SOURCE MATERIAL Start Marker

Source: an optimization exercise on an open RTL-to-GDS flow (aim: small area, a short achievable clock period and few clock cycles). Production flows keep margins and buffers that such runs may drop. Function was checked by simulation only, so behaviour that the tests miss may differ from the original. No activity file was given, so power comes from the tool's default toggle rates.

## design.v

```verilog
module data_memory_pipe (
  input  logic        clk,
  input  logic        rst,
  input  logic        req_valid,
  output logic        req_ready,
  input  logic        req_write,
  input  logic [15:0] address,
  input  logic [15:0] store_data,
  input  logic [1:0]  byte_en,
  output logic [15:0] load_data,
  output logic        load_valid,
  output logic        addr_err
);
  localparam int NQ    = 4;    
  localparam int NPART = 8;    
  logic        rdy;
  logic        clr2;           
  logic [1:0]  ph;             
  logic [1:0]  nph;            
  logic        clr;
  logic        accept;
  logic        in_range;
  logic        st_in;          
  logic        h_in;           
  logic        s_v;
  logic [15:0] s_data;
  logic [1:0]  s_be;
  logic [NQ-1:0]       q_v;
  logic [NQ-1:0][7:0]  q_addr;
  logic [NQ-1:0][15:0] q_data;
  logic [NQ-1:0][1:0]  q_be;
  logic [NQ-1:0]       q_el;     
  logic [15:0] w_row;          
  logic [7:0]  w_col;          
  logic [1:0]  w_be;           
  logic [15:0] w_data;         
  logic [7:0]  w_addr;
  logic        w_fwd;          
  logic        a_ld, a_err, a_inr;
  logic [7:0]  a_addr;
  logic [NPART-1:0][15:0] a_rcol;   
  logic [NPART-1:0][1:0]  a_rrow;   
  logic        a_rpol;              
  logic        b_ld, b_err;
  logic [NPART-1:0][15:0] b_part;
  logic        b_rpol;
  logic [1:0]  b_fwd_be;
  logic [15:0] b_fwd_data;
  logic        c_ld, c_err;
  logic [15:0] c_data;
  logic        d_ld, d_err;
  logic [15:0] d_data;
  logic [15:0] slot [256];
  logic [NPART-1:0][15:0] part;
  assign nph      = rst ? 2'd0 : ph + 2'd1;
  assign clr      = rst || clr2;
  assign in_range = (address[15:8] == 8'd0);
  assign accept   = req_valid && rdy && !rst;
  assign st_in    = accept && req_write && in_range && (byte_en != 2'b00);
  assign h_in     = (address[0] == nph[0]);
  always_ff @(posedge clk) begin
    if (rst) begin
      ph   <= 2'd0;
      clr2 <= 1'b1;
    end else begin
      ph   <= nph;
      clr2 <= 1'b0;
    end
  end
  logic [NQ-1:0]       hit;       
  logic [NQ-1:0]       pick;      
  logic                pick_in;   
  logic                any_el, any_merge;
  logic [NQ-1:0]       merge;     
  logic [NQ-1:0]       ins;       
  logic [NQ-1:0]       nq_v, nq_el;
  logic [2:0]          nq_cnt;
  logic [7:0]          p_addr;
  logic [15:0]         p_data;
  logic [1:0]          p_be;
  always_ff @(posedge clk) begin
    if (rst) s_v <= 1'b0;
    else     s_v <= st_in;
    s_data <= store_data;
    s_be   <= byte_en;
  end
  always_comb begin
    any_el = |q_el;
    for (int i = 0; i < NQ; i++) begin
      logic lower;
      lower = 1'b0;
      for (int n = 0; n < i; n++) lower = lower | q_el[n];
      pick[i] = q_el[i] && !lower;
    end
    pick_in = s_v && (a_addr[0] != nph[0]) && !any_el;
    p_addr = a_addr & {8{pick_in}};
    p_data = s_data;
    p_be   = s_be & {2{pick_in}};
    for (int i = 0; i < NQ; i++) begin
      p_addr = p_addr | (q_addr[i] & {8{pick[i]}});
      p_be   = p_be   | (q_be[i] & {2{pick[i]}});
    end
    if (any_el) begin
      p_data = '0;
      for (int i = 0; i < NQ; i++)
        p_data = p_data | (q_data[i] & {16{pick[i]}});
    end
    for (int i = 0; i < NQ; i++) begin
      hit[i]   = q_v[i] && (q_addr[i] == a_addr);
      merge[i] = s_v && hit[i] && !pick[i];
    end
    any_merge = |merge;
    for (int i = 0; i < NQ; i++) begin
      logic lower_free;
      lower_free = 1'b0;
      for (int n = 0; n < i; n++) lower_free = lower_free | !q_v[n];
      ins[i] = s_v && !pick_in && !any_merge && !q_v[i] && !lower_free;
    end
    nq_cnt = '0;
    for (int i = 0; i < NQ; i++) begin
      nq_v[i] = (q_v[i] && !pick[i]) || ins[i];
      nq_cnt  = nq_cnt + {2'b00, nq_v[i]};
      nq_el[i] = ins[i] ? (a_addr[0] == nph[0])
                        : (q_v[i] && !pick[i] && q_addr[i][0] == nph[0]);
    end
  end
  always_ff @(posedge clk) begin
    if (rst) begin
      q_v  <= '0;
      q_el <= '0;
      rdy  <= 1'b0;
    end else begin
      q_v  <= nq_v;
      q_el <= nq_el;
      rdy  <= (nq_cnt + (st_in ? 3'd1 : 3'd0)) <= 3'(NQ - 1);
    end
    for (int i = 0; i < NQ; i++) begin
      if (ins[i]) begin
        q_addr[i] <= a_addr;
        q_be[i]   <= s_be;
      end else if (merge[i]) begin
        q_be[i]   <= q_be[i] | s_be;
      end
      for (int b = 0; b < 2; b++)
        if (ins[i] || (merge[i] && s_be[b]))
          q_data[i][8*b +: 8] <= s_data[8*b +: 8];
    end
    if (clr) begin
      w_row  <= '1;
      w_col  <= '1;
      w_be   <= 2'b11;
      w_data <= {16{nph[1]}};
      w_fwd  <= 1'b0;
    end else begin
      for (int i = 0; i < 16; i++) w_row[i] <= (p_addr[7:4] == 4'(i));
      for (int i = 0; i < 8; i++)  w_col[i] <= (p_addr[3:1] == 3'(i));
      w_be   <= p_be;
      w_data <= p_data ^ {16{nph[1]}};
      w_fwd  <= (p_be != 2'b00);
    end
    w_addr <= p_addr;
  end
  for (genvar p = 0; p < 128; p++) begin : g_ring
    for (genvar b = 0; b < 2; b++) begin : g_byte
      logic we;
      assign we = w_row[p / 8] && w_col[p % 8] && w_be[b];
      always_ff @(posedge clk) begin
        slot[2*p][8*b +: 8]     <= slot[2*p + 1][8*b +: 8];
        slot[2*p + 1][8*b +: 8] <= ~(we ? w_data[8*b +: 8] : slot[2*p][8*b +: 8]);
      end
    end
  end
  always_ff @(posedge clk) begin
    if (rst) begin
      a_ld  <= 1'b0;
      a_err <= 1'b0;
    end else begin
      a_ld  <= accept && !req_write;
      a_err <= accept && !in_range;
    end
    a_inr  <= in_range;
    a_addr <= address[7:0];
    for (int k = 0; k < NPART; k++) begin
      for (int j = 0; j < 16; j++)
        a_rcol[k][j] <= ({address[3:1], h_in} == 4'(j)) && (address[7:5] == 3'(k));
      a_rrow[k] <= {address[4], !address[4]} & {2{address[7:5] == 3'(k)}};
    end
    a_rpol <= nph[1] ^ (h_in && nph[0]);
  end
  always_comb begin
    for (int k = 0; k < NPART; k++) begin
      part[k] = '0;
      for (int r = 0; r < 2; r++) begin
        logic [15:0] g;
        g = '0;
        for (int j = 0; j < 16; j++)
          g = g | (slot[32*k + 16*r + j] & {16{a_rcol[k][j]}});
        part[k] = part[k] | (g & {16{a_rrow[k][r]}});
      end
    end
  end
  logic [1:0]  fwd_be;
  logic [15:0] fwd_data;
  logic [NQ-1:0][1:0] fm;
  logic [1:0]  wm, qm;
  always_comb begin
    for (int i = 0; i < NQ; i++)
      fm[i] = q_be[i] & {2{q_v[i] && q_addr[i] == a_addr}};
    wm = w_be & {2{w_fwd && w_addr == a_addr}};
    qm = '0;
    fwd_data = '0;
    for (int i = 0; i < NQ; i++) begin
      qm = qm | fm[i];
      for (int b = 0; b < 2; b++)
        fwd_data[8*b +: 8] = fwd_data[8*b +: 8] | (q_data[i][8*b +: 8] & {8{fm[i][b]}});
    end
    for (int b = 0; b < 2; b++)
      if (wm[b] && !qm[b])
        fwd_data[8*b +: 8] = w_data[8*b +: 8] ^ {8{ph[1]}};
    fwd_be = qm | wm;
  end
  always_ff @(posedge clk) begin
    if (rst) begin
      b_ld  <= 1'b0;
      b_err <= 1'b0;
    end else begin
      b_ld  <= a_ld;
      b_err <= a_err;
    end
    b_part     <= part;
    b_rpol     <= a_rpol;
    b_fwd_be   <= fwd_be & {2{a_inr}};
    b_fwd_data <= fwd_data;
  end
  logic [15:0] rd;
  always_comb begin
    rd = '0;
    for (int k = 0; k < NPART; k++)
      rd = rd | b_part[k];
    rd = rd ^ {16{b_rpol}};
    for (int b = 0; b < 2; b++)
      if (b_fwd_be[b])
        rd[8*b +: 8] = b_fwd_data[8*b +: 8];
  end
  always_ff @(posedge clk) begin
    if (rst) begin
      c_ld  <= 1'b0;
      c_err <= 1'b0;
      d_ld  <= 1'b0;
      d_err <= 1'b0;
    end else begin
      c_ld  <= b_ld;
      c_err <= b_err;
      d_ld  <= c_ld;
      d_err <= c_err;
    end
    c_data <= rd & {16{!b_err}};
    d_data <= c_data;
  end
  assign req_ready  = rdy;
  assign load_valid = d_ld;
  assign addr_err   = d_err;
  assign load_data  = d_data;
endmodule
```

SOURCE MATERIAL End Marker

THE PROBLEM> Copy out each line of the entries that holds "localparam".

TASK RESULT>
  localparam int NQ    = 4;    
  localparam int NPART = 8;    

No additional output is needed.